Friday, December 26, 2008

Boat Docks by P. Roberts

Boat docks can provide a better option for anglers who prefer to stay close to the bank.
Regardless of how hot the water is or how many fish are holding, there are always bass around docks. Especially the large docks on the main lake, give bass two important elements during the summer - forage and shade. They provide a comfort zone along the shore, while the bluegill and other panfish utilizing that shade give bass an abundant food source.
That's not to say that dock patterns are good on all lakes or that all docks are productive. If there is a lot of vegetation or numerous logs and fallen trees along the bank, the man made structure may not be as appealing.

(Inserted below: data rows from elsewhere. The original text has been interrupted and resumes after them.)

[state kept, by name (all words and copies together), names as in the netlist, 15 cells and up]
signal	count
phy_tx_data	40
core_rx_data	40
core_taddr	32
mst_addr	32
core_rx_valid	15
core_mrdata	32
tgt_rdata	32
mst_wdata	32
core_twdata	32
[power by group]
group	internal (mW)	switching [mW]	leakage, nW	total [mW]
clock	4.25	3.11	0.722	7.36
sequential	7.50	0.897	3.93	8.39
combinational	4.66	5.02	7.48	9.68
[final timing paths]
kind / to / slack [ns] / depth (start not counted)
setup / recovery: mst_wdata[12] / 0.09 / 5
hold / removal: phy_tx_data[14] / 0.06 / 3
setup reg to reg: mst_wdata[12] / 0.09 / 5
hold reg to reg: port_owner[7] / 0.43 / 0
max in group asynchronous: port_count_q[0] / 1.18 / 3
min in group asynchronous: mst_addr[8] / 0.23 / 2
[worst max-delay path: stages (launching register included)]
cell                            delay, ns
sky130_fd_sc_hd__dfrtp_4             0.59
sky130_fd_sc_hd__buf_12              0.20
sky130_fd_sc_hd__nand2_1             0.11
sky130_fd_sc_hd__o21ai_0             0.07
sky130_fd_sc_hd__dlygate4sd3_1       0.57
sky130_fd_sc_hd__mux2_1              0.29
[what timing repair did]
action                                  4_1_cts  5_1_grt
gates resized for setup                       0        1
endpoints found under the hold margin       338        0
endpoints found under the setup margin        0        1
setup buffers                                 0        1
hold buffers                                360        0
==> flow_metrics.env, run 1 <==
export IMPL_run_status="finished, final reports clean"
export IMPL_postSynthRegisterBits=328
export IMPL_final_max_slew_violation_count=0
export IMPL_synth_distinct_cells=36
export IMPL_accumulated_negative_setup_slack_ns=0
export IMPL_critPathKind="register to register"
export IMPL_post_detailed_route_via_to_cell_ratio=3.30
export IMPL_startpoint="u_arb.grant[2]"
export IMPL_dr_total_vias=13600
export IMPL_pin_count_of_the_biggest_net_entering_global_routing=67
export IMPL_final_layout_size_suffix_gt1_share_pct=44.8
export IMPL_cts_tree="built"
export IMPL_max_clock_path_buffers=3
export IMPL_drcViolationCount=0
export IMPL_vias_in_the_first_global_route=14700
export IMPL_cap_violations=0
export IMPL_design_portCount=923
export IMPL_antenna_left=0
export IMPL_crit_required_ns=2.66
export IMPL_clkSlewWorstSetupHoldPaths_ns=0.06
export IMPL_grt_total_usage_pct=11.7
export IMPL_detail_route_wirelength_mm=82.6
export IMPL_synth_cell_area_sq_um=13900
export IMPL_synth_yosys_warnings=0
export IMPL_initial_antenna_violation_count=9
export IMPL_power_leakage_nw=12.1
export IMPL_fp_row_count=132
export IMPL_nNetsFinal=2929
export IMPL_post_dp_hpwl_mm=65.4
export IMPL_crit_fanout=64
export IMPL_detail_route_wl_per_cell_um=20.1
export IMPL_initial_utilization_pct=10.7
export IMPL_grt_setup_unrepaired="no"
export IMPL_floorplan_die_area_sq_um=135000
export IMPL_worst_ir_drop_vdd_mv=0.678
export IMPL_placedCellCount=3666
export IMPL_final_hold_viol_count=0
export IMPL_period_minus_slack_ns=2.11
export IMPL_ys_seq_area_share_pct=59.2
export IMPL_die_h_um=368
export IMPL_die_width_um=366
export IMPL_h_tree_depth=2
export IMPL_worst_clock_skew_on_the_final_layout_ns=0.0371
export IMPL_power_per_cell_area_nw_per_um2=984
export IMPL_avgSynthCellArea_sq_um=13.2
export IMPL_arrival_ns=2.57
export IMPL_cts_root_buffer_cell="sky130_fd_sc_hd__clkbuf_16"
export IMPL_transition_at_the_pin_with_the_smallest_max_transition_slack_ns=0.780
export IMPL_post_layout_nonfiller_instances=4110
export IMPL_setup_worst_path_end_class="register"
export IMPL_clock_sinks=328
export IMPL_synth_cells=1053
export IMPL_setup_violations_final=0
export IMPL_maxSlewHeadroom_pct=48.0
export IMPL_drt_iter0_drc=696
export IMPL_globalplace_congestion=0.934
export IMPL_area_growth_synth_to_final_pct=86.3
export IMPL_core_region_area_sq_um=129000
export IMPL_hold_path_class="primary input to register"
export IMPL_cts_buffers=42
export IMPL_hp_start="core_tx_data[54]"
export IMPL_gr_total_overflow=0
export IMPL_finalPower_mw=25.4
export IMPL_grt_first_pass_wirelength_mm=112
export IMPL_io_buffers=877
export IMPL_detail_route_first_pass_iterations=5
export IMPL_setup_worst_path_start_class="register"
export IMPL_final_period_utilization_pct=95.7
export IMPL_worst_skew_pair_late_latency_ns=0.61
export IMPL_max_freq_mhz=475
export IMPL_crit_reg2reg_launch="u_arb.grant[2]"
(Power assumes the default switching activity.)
File: src/rtl/fcs_defines.vh
// register map, field positions, reset values and timing counts of the clock source control
`ifndef FCS_DEFINES_VH
`define FCS_DEFINES_VH

// register byte offsets
`define FCS_OFF_CTRL1          8'h00
`define FCS_OFF_CTRL2          8'h04
`define FCS_OFF_TRIM           8'h08
`define FCS_OFF_STATUS         8'h0C

// control 1 fields
`define FCS_C1_CLKSEL_LO       0
`define FCS_C1_CLKSEL_HI       1
`define FCS_C1_REFERENCE_DIVIDER_LO         2
`define FCS_C1_REFERENCE_DIVIDER_HI         4
`define FCS_C1_REFSEL          5
`define FCS_C1_IRC_OE          6
`define FCS_C1_IRC_STOPEN      7

// control 2 fields
`define FCS_C2_BUS_DIVIDER_LO         0
`define FCS_C2_BUS_DIVIDER_HI         1
`define FCS_C2_FLL_PD          2
`define FCS_C2_ERC_OE          3
`define FCS_C2_ERC_STOPEN      4

// trim fields
`define FCS_TR_COARSE_LO       0
`define FCS_TR_COARSE_HI       7
`define FCS_TR_FINE            8

// status fields
`define FCS_ST_REFST           0
`define FCS_ST_CLKST_LO        1
`define FCS_ST_CLKST_HI        2
`define FCS_ST_FLL_ON          3
`define FCS_ST_FFE             4

// clock select encodings
`define FCS_CS_FLL             2'b00
`define FCS_CS_IRC             2'b01
`define FCS_CS_ERC             2'b10
`define FCS_CS_RSVD            2'b11

// reset values
`define FCS_RST_CLKSEL         2'b00
`define FCS_RST_REFERENCE_DIVIDER           3'b000
`define FCS_RST_REFSEL         1'b1
`define FCS_RST_BUS_DIVIDER           2'b01
`define FCS_RST_FLL_PD         1'b0

// axi responses
`define FCS_RESP_OKAY          2'b00
`define FCS_RESP_SLVERR        2'b10

// timing counts
`define FCS_SWITCH_CYCLES      3
`define FCS_FLL_MULT           11'h400
`define FCS_BUS_DIVIDER_QUAL_BASE     2

`endif

File: src/rtl/fcs_edge_sync.v
// two-stage synchroniser with rising edge detect for a sampled clock pin
`default_nettype none

module fcs_edge_sync (
  // clock and reset
  input  wire aclk,
  input  wire aresetn,
  // pin side
  input  wire pin_in,
  // synchronised side
  output wire level_out,
  output wire rise_out
);

  reg s1_reg;
  reg s2_reg;
  reg s3_reg;

  always @(posedge aclk) begin
    if (!aresetn) begin
      s1_reg <= 1'b0;
      s2_reg <= 1'b0;
      s3_reg <= 1'b0;
    end else begin
      s1_reg <= pin_in;
      s2_reg <= s1_reg;
      s3_reg <= s2_reg;
    end
  end

  assign level_out = s2_reg;
  assign rise_out  = s2_reg & ~s3_reg;

endmodule // fcs_edge_sync

`default_nettype wire

File: src/rtl/fcs_clock_source.v
// clock source mode control: reference and output selection, dividers, trim, aux clocks
//
// How it works
// software writes reference or clock select and the divider in one write
// reference change commits after few divided-reference cycles; then status updates
// clock select commits after few new-clock cycles; absent clock keeps old one
// bus divider write changes the bus clock ratio at once
// fll power down in bypass disables fll; software clears it before engaging
// internal reference output enable shows internal reference on aux output
// trim drives oscillator period: larger slows, smaller speeds up
// coarse and fine trim keep their value through reset
// internal reference runs in stop when stop enable and output enable set
// boot software may load factory trim without the fine bit
// external reference output enable shows external reference on aux output
// internal reference selected means fll never uses external reference
// external reference runs in stop when stop enable and output enable set
// divided fll reference is output as fixed frequency clock
// qualifier high when bus clock is at least four times fixed clock; always in engaged
// bypass qualifier follows bus divider and reference divider table
// bus divider codes divide by 1, 2, 4 and 8
// fll locks to 1024 times divided reference
// clock select 00 fll, 01 internal, 10 external reference
// bypass disables fll only with power down set and debug inactive
// output mux switches without glitches or truncated pulses
// reference and clock status pass two-stage synchronisers to the bus side
`default_nettype none
`include "fcs_defines.vh"

module fcs_clock_source #(
  parameter ADDR_W = 8,
  parameter CNT_W  = 7
) (
  // clock and reset
  input  wire               aclk,
  input  wire               aresetn,
  // axi4-lite write address
  input  wire [ADDR_W-1:0]  s_axi_awaddr,
  input  wire [2:0]         s_axi_awprot,
  input  wire               s_axi_awvalid,
  output wire               s_axi_awready,
  // axi4-lite write data
  input  wire [31:0]        s_axi_wdata,
  input  wire [3:0]         s_axi_wstrb,
  input  wire               s_axi_wvalid,
  output wire               s_axi_wready,
  // axi4-lite write response
  output wire [1:0]         s_axi_bresp,
  output wire               s_axi_bvalid,
  input  wire               s_axi_bready,
  // axi4-lite read address
  input  wire [ADDR_W-1:0]  s_axi_araddr,
  input  wire [2:0]         s_axi_arprot,
  input  wire               s_axi_arvalid,
  output wire               s_axi_arready,
  // axi4-lite read data
  output wire [31:0]        s_axi_rdata,
  output wire [1:0]         s_axi_rresp,
  output wire               s_axi_rvalid,
  input  wire               s_axi_rready,
  // clock sources, sampled pins
  input  wire               internal_ref_clk_in,
  input  wire               external_ref_clk_in,
  input  wire               fll_clk_in,
  // system state, same clock domain
  input  wire               stop_mode,
  input  wire               background_debug_mode,
  // generated clocks
  output wire               main_clock_out,
  output wire               bus_clock_out,
  output wire               internal_ref_clock_out,
  output wire               external_ref_clock_out,
  output wire               fixed_frequency_clock,
  output wire               fixed_frequency_qualifier,
  // fll and oscillator control
  output wire               fll_enable,
  output wire               fll_reference_out,
  output wire               fll_relock,
  output wire [10:0]        fll_multiplier,
  output wire               internal_ref_osc_enable,
  output wire               external_ref_osc_enable,
  output wire [7:0]         trim_out,
  output wire               fine_adjust_out
);

  // decode of a byte address into a register index, 3'd4 when unmapped
  function [2:0] fcs_decode;
    input [ADDR_W-1:0] addr;
    begin
      case ({addr[ADDR_W-1:2], 2'b00})
        `FCS_OFF_CTRL1:  fcs_decode = 3'd0;
        `FCS_OFF_CTRL2:  fcs_decode = 3'd1;
        `FCS_OFF_TRIM:   fcs_decode = 3'd2;
        `FCS_OFF_STATUS: fcs_decode = 3'd3;
        default:         fcs_decode = 3'd4;
      endcase
    end
  endfunction

  // tap of a binary divider chain: code 0 passes the level, code n picks bit n-1
  function fcs_tap;
    input             lvl;
    input [CNT_W-1:0] cnt;
    input [2:0]       code;
    begin
      if (code == 3'd0) begin
        fcs_tap = lvl;
      end else begin
        fcs_tap = cnt[code - 3'd1];
      end
    end
  endfunction

  // clock chosen by a select code, reserved code gives a quiet low
  function fcs_pick;
    input [1:0] sel;
    input       f;
    input       i;
    input       e;
    begin
      case (sel)
        `FCS_CS_FLL: fcs_pick = f;
        `FCS_CS_IRC: fcs_pick = i;
        `FCS_CS_ERC: fcs_pick = e;
        default:     fcs_pick = 1'b0;
      endcase
    end
  endfunction

  // synchronised clock pins
  wire irc_lvl;
  wire irc_rise;
  wire erc_lvl;
  wire erc_rise;
  wire fll_lvl;
  wire fll_rise;

  fcs_edge_sync u_irc_sync (
    .aclk      (aclk),
    .aresetn   (aresetn),
    .pin_in    (internal_ref_clk_in),
    .level_out (irc_lvl),
    .rise_out  (irc_rise)
  );

  fcs_edge_sync u_erc_sync (
    .aclk      (aclk),
    .aresetn   (aresetn),
    .pin_in    (external_ref_clk_in),
    .level_out (erc_lvl),
    .rise_out  (erc_rise)
  );

  fcs_edge_sync u_fll_sync (
    .aclk      (aclk),
    .aresetn   (aresetn),
    .pin_in    (fll_clk_in),
    .level_out (fll_lvl),
    .rise_out  (fll_rise)
  );

  // software registers
  reg [1:0]        clock_select_reg;
  reg [2:0]        reference_divider_reg;
  reg              reference_select_reg;
  reg              internal_ref_output_enable_reg;
  reg              internal_ref_stop_enable_reg;
  reg [1:0]        bus_divider_reg;
  reg              fll_power_down_reg;
  reg              external_ref_output_enable_reg;
  reg              external_ref_stop_enable_reg;
  reg [7:0]        trim_register_reg;
  reg              fine_adjust_bit_reg;

  // axi state
  reg              awready_reg;
  reg              wready_reg;
  reg              aw_held_reg;
  reg              w_held_reg;
  reg [ADDR_W-1:0] aw_addr_reg;
  reg [31:0]       w_data_reg;
  reg [3:0]        w_strb_reg;
  reg              bvalid_reg;
  reg [1:0]        bresp_reg;
  reg              arready_reg;
  reg              rvalid_reg;
  reg [31:0]       rdata_reg;
  reg [1:0]        rresp_reg;

  // clock path state
  reg [CNT_W-1:0]  irc_cnt_reg;
  reg [CNT_W-1:0]  erc_cnt_reg;
  reg              irc_div_prev_reg;
  reg              erc_div_prev_reg;
  reg              reference_status_reg;
  reg [1:0]        ref_sw_cnt_reg;
  reg              fll_relock_reg;
  reg [1:0]        clock_status_reg;
  reg [1:0]        clk_sw_cnt_reg;
  reg              main_clock_reg;
  reg              main_prev_reg;
  reg [2:0]        bus_cnt_reg;
  reg              bus_clock_reg;
  reg              irc_out_reg;
  reg              erc_out_reg;
  reg              ffclk_reg;
  reg              ffe_reg;
  reg              fll_enable_reg;
  reg              irc_osc_en_reg;
  reg              erc_osc_en_reg;
  reg              refst_s1_reg;
  reg              refst_s2_reg;
  reg [1:0]        clkst_s1_reg;
  reg [1:0]        clkst_s2_reg;

  wire [2:0] wr_idx = fcs_decode(aw_addr_reg);
  wire [2:0] rd_idx = fcs_decode(s_axi_araddr);
  wire       wr_go  = aw_held_reg & w_held_reg & ~bvalid_reg;

  // axi write channel: address and data taken in either order
  always @(posedge aclk) begin
    if (!aresetn) begin
      awready_reg <= 1'b1;
      wready_reg  <= 1'b1;
      aw_held_reg <= 1'b0;
      w_held_reg  <= 1'b0;
      aw_addr_reg <= {ADDR_W{1'b0}};
      w_data_reg  <= 32'h0000_0000;
      w_strb_reg  <= 4'h0;
      bvalid_reg  <= 1'b0;
      bresp_reg   <= `FCS_RESP_OKAY;
    end else begin
      if (s_axi_awvalid && awready_reg) begin
        aw_addr_reg <= s_axi_awaddr;
        aw_held_reg <= 1'b1;
        awready_reg <= 1'b0;
      end
      if (s_axi_wvalid && wready_reg) begin
        w_data_reg <= s_axi_wdata;
        w_strb_reg <= s_axi_wstrb;
        w_held_reg <= 1'b1;
        wready_reg <= 1'b0;
      end
      if (wr_go) begin
        aw_held_reg <= 1'b0;
        w_held_reg  <= 1'b0;
        bvalid_reg  <= 1'b1;
        bresp_reg   <= (wr_idx == 3'd4) ? `FCS_RESP_SLVERR : `FCS_RESP_OKAY;
      end
      if (bvalid_reg && s_axi_bready) begin
        bvalid_reg  <= 1'b0;
        awready_reg <= 1'b1;
        wready_reg  <= 1'b1;
      end
    end
  end

  // control registers; select fields and divider share one word so one write moves all
  always @(posedge aclk) begin
    if (!aresetn) begin
      clock_select_reg               <= `FCS_RST_CLKSEL;
      reference_divider_reg          <= `FCS_RST_REFERENCE_DIVIDER;
      reference_select_reg           <= `FCS_RST_REFSEL;
      internal_ref_output_enable_reg <= 1'b0;
      internal_ref_stop_enable_reg   <= 1'b0;
      bus_divider_reg                <= `FCS_RST_BUS_DIVIDER;
      fll_power_down_reg             <= `FCS_RST_FLL_PD;
      external_ref_output_enable_reg <= 1'b0;
      external_ref_stop_enable_reg   <= 1'b0;
    end else if (wr_go && w_strb_reg[0]) begin
      if (wr_idx == 3'd0) begin
        clock_select_reg      <= w_data_reg[`FCS_C1_CLKSEL_HI:`FCS_C1_CLKSEL_LO];
        reference_divider_reg <= w_data_reg[`FCS_C1_REFERENCE_DIVIDER_HI:`FCS_C1_REFERENCE_DIVIDER_LO];
        reference_select_reg  <= w_data_reg[`FCS_C1_REFSEL];
        internal_ref_output_enable_reg <= w_data_reg[`FCS_C1_IRC_OE];
        internal_ref_stop_enable_reg   <= w_data_reg[`FCS_C1_IRC_STOPEN];
      end
      if (wr_idx == 3'd1) begin
        bus_divider_reg                <= w_data_reg[`FCS_C2_BUS_DIVIDER_HI:`FCS_C2_BUS_DIVIDER_LO];
        fll_power_down_reg             <= w_data_reg[`FCS_C2_FLL_PD];
        external_ref_output_enable_reg <= w_data_reg[`FCS_C2_ERC_OE];
        external_ref_stop_enable_reg   <= w_data_reg[`FCS_C2_ERC_STOPEN];
      end
    end
  end

  // trim has no reset so a value loaded at boot survives later resets
  always @(posedge aclk) begin
    if (wr_go && wr_idx == 3'd2) begin
      if (w_strb_reg[0]) begin
        trim_register_reg <= w_data_reg[`FCS_TR_COARSE_HI:`FCS_TR_COARSE_LO];
      end
      if (w_strb_reg[1]) begin
        fine_adjust_bit_reg <= w_data_reg[`FCS_TR_FINE];
      end
    end
  end

  // axi read channel
  always @(posedge aclk) begin
    if (!aresetn) begin
      arready_reg <= 1'b1;
      rvalid_reg  <= 1'b0;
      rdata_reg   <= 32'h0000_0000;
      rresp_reg   <= `FCS_RESP_OKAY;
    end else if (s_axi_arvalid && arready_reg) begin
      arready_reg <= 1'b0;
      rvalid_reg  <= 1'b1;
      rresp_reg   <= `FCS_RESP_OKAY;
      rdata_reg   <= 32'h0000_0000;
      case (rd_idx)
        3'd0: rdata_reg[7:0] <= {internal_ref_stop_enable_reg, internal_ref_output_enable_reg,
                                 reference_select_reg, reference_divider_reg,
                                 clock_select_reg};
        3'd1: rdata_reg[4:0] <= {external_ref_stop_enable_reg, external_ref_output_enable_reg,
                                 fll_power_down_reg, bus_divider_reg};
        3'd2: rdata_reg[8:0] <= {fine_adjust_bit_reg, trim_register_reg};
        3'd3: rdata_reg[4:0] <= {ffe_reg, fll_enable_reg, clkst_s2_reg, refst_s2_reg};
        default: rresp_reg <= `FCS_RESP_SLVERR;
      endcase
    end else if (rvalid_reg && s_axi_rready) begin
      rvalid_reg  <= 1'b0;
      arready_reg <= 1'b1;
    end
  end

  // reference dividers, one chain per source so the new source is ready when chosen
  wire irc_div      = fcs_tap(irc_lvl, irc_cnt_reg, reference_divider_reg);
  wire erc_div      = fcs_tap(erc_lvl, erc_cnt_reg, reference_divider_reg);
  wire irc_div_rise = irc_div & ~irc_div_prev_reg;
  wire erc_div_rise = erc_div & ~erc_div_prev_reg;
  wire new_ref_rise = reference_select_reg ? irc_div_rise : erc_div_rise;
  // fll reference follows the committed source only
  wire ref_div_lvl  = reference_status_reg ? irc_div : erc_div;

  always @(posedge aclk) begin
    if (!aresetn) begin
      irc_cnt_reg          <= {CNT_W{1'b0}};
      erc_cnt_reg          <= {CNT_W{1'b0}};
      irc_div_prev_reg     <= 1'b0;
      erc_div_prev_reg     <= 1'b0;
      reference_status_reg <= `FCS_RST_REFSEL;
      ref_sw_cnt_reg       <= 2'd0;
      fll_relock_reg       <= 1'b0;
    end else begin
      irc_cnt_reg      <= irc_rise ? irc_cnt_reg + 1'b1 : irc_cnt_reg;
      erc_cnt_reg      <= erc_rise ? erc_cnt_reg + 1'b1 : erc_cnt_reg;
      irc_div_prev_reg <= irc_div;
      erc_div_prev_reg <= erc_div;
      fll_relock_reg   <= 1'b0;
      if (reference_select_reg == reference_status_reg) begin
        ref_sw_cnt_reg <= 2'd0;
      end else if (new_ref_rise) begin
        if (ref_sw_cnt_reg == `FCS_SWITCH_CYCLES - 1) begin
          reference_status_reg <= reference_select_reg;
          fll_relock_reg       <= 1'b1;
          ref_sw_cnt_reg       <= 2'd0;
        end else begin
          ref_sw_cnt_reg <= ref_sw_cnt_reg + 2'd1;
        end
      end
    end
  end

  // output mux: commit after full cycles of the new clock, only while both are low
  wire old_lvl  = fcs_pick(clock_status_reg, fll_lvl, irc_lvl, erc_lvl);
  wire new_lvl  = fcs_pick(clock_select_reg, fll_lvl, irc_lvl, erc_lvl);
  wire new_rise = fcs_pick(clock_select_reg, fll_rise, irc_rise, erc_rise);
  wire cs_legal = (clock_select_reg != `FCS_CS_RSVD);
  wire cs_ready = (clk_sw_cnt_reg == `FCS_SWITCH_CYCLES);

  always @(posedge aclk) begin
    if (!aresetn) begin
      clock_status_reg <= `FCS_RST_CLKSEL;
      clk_sw_cnt_reg   <= 2'd0;
    end else if (!cs_legal || clock_select_reg == clock_status_reg ||
                 (wr_go && wr_idx == 3'd0)) begin
      // a fresh control write restarts the count so cycles of an older target never carry over
      clk_sw_cnt_reg <= 2'd0;
    end else if (cs_ready) begin
      if (!old_lvl && !new_lvl && !main_clock_reg) begin
        clock_status_reg <= clock_select_reg;
        clk_sw_cnt_reg   <= 2'd0;
      end
    end else if (new_rise) begin
      // a silent new clock never reaches the count, so the old clock stays
      clk_sw_cnt_reg <= clk_sw_cnt_reg + 2'd1;
    end
  end

  // generated clocks, all static in stop except enabled aux references
  wire bypass  = (clock_select_reg != `FCS_CS_FLL);
  wire bd_tap  = (bus_divider_reg == 2'd0) ? main_clock_reg : bus_cnt_reg[bus_divider_reg - 2'd1];
  wire ffe_ok  = ({1'b0, reference_divider_reg} >=
                  {2'b00, bus_divider_reg} + `FCS_BUS_DIVIDER_QUAL_BASE);

  always @(posedge aclk) begin
    if (!aresetn) begin
      main_clock_reg <= 1'b0;
      main_prev_reg  <= 1'b0;
      bus_cnt_reg    <= 3'd0;
      bus_clock_reg  <= 1'b0;
      irc_out_reg    <= 1'b0;
      erc_out_reg    <= 1'b0;
      ffclk_reg      <= 1'b0;
      ffe_reg        <= 1'b1;
      fll_enable_reg <= 1'b1;
      irc_osc_en_reg <= 1'b1;
      erc_osc_en_reg <= 1'b0;
    end else begin
      main_clock_reg <= old_lvl & ~stop_mode;
      main_prev_reg  <= main_clock_reg;
      if (main_clock_reg && !main_prev_reg) begin
        bus_cnt_reg <= bus_cnt_reg + 3'd1;
      end
      // tap read fresh every cycle so a new ratio applies at once
      bus_clock_reg  <= bd_tap;
      irc_out_reg    <= irc_lvl & internal_ref_output_enable_reg &
                        (~stop_mode | internal_ref_stop_enable_reg);
      erc_out_reg    <= erc_lvl & external_ref_output_enable_reg &
                        (~stop_mode | external_ref_stop_enable_reg);
      ffclk_reg      <= ref_div_lvl & ~stop_mode;
      ffe_reg        <= (clock_status_reg == `FCS_CS_FLL) ? 1'b1 : ffe_ok;
      fll_enable_reg <= ~stop_mode &
                        ~(bypass & fll_power_down_reg & ~background_debug_mode);
      irc_osc_en_reg <= ~stop_mode |
                        (internal_ref_output_enable_reg & internal_ref_stop_enable_reg);
      erc_osc_en_reg <= stop_mode ?
                        (external_ref_output_enable_reg & external_ref_stop_enable_reg) :
                        (external_ref_output_enable_reg | ~reference_select_reg |
                         ~reference_status_reg | (clock_select_reg == `FCS_CS_ERC));
    end
  end

  // status back to the register side through two stages
  always @(posedge aclk) begin
    if (!aresetn) begin
      refst_s1_reg <= `FCS_RST_REFSEL;
      refst_s2_reg <= `FCS_RST_REFSEL;
      clkst_s1_reg <= `FCS_RST_CLKSEL;
      clkst_s2_reg <= `FCS_RST_CLKSEL;
    end else begin
      refst_s1_reg <= reference_status_reg;
      refst_s2_reg <= refst_s1_reg;
      clkst_s1_reg <= clock_status_reg;
      clkst_s2_reg <= clkst_s1_reg;
    end
  end

  // port drive
  assign s_axi_awready             = awready_reg;
  assign s_axi_wready              = wready_reg;
  assign s_axi_bresp               = bresp_reg;
  assign s_axi_bvalid              = bvalid_reg;
  assign s_axi_arready             = arready_reg;
  assign s_axi_rdata               = rdata_reg;
  assign s_axi_rresp               = rresp_reg;
  assign s_axi_rvalid              = rvalid_reg;
  assign main_clock_out            = main_clock_reg;
  assign bus_clock_out             = bus_clock_reg;
  assign internal_ref_clock_out    = irc_out_reg;
  assign external_ref_clock_out    = erc_out_reg;
  assign fixed_frequency_clock     = ffclk_reg;
  assign fixed_frequency_qualifier = ffe_reg;
  assign fll_enable                = fll_enable_reg;
  assign fll_reference_out         = ffclk_reg;
  assign fll_relock                = fll_relock_reg;
  assign fll_multiplier            = `FCS_FLL_MULT;
  assign internal_ref_osc_enable   = irc_osc_en_reg;
  assign external_ref_osc_enable   = erc_osc_en_reg;
  // larger trim slows the oscillator; it also moves main clock in internal modes
  assign trim_out                  = trim_register_reg;
  assign fine_adjust_out           = fine_adjust_bit_reg;

endmodule // fcs_clock_source

`default_nettype wire
===== config.mk =====
export PLATFORM = sky130hd
export DESIGN_NAME = fsl_failsafe_regs
export DESIGN_NICKNAME = d
export VERILOG_FILES = /design/src/rtl/fsl_pkg.sv /design/src/rtl/fsl_failsafe_regs.sv
export SDC_FILE = /design/constraint.sdc
export NUM_CORES = 1
export LEC_CHECK = 0
export BUFFER_PORTS_ARGS = -buffer_cell sky130_fd_sc_hd__buf_4
export CAP_MARGIN = 10
export CORE_ASPECT_RATIO = 0.6
export CORE_MARGIN = 3
export CORE_UTILIZATION = 35
export CTS_BUF_LIST = sky130_fd_sc_hd__clkbuf_16
export CTS_CLUSTER_DIAMETER = 80
export DETAILED_ROUTE_END_ITERATION = 10
export SYNTH_ARGS = -nofsm -noshare
export SYNTH_HDL_FRONTEND = slang
export SYNTH_SLANG_ARGS = --single-unit

===== constraint.sdc =====
create_clock -name core_clk -period 6.3 [get_ports core_clk]
set_input_delay 0.315 -clock core_clk [delete_from_list [all_inputs] [get_ports core_clk]]
set_output_delay 0.315 -clock core_clk [all_outputs]
set_load 0.01 [all_outputs]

The main lakes docks that are exposed to wind and boat waves tend to be more lively with fish activity during the summer than docks in calm creeks.
If the water is stained, or if an algae bloom has clouded clear water,the shallower main lake docks will be more productive. But if the water is clear, fish the bluff shorelines where the fish have easy access to deeper water.
The dock pattern may be the best mid-day pattern. Early in the day when the sun is low, bass roam away from the docks to feed. But when the sun is high and heats the water, bass bunch up in the shade and the strike zone becomes smaller.
That doesn't mean you should ignore docks on overcast days, shadows are present and will effect the fish. Bass will feel more secure under the dock, but they are more likely to feed around the edges and can be seduced by topwaters and buzzbaits in addition to the drop baits.
Dock fishing at night can be great, yet it is often overlooked.
During the day, my favorite dock lure is a 1/2 ounce Strike King Jig with a plastic or pork trailer.
A good jig color for clear water is pumpkin green flake because it resembles a bluegill, the most prominent forage you'll find around docks during the summer, in stained or dirty water, use more visible colors.
A small plastic crawdad will work just as well as pork. Pork doesn't get you more strikes, but I believe it does effect how long a bass holds the bait.
When bass aren't real aggressive pork may be the deciding factor in how many fish you hook.
Dock anglers who are thorough and patient will find enough action to keep them on the water.